In the fantasy, I don’t speak right away. I memorize. I take his smell first—like stone and spice. Then the sound of his apology, the particular way he breathes at the start of a sentence when he doubts he deserves to say it.

“I am getting married today,” I respond.

“You don’t have to,” he says. “We can escape. I need you to show me where the throne room is and then we can leave this place forever.”

I take a deep breath. He’s just as I remember from the ball. There’s no way I can leave with him—as angry as I was with him, I don’t want him to die.

“No.” The word leaves my lips and spreads through the air.

“I know I ruined everything, but Mrath will kill Arion. You can—” His voice breaks. “You can come home with me. Enduvida will be safe.”

So instead, I change the course of the conversation. “I have chosen to marry Arion. I don’t know if Mrath will kill him or not—he’s powerful. I don’t want anything to happen to Enduvida, and that is my choice. I just—I just wanted to have this one last time,” I tell him in the fantasy.
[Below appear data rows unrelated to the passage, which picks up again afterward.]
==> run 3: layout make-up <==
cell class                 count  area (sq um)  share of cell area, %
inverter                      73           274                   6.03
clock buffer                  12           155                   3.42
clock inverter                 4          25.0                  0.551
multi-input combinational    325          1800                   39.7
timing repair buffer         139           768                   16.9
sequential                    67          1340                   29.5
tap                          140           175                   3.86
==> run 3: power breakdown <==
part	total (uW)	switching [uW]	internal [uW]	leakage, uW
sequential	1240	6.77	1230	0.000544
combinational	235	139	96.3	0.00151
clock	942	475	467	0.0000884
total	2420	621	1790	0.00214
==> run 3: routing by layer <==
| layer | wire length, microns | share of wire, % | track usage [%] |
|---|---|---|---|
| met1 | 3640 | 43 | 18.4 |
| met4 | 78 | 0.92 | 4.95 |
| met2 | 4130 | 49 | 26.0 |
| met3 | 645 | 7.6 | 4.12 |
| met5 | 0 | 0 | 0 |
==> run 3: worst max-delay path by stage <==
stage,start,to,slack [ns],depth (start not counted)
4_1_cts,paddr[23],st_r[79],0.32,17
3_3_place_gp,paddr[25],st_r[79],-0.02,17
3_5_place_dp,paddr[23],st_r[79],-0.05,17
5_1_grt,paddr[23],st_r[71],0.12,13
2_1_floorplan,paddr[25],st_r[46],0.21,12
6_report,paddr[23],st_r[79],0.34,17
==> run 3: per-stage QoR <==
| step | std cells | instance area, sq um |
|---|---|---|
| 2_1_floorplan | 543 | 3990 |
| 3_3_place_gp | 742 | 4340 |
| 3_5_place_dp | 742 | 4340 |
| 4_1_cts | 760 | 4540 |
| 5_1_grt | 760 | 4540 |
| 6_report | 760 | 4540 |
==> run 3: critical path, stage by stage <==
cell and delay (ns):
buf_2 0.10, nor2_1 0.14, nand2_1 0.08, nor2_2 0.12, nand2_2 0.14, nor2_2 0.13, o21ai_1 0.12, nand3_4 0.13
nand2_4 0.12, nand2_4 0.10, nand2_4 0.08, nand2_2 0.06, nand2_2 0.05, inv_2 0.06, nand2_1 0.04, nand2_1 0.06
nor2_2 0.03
He huffs in the dark room. There is winter in that sound, and a kind of spring. He reminds me of new life. His power made me sink into him, trust him. It had once felt so good.

“I just want to feel good,” I say.

That seems to break him apart. His stiff posture changes and he comes closer to me on the bed.

“Then we will make a good ending.”

It is not urgent, the way I imagine placing my hand over his. It is not desperate, the way his mouth finds the place the collar hasn’t bruised. This is not about hunger. It is about remembering the brief times we shared and how free I felt with him. I recall the slope of his shoulders under my fingers, and the way his forearm moves under skin when he braces, how the muscles of his arms and pecs come together.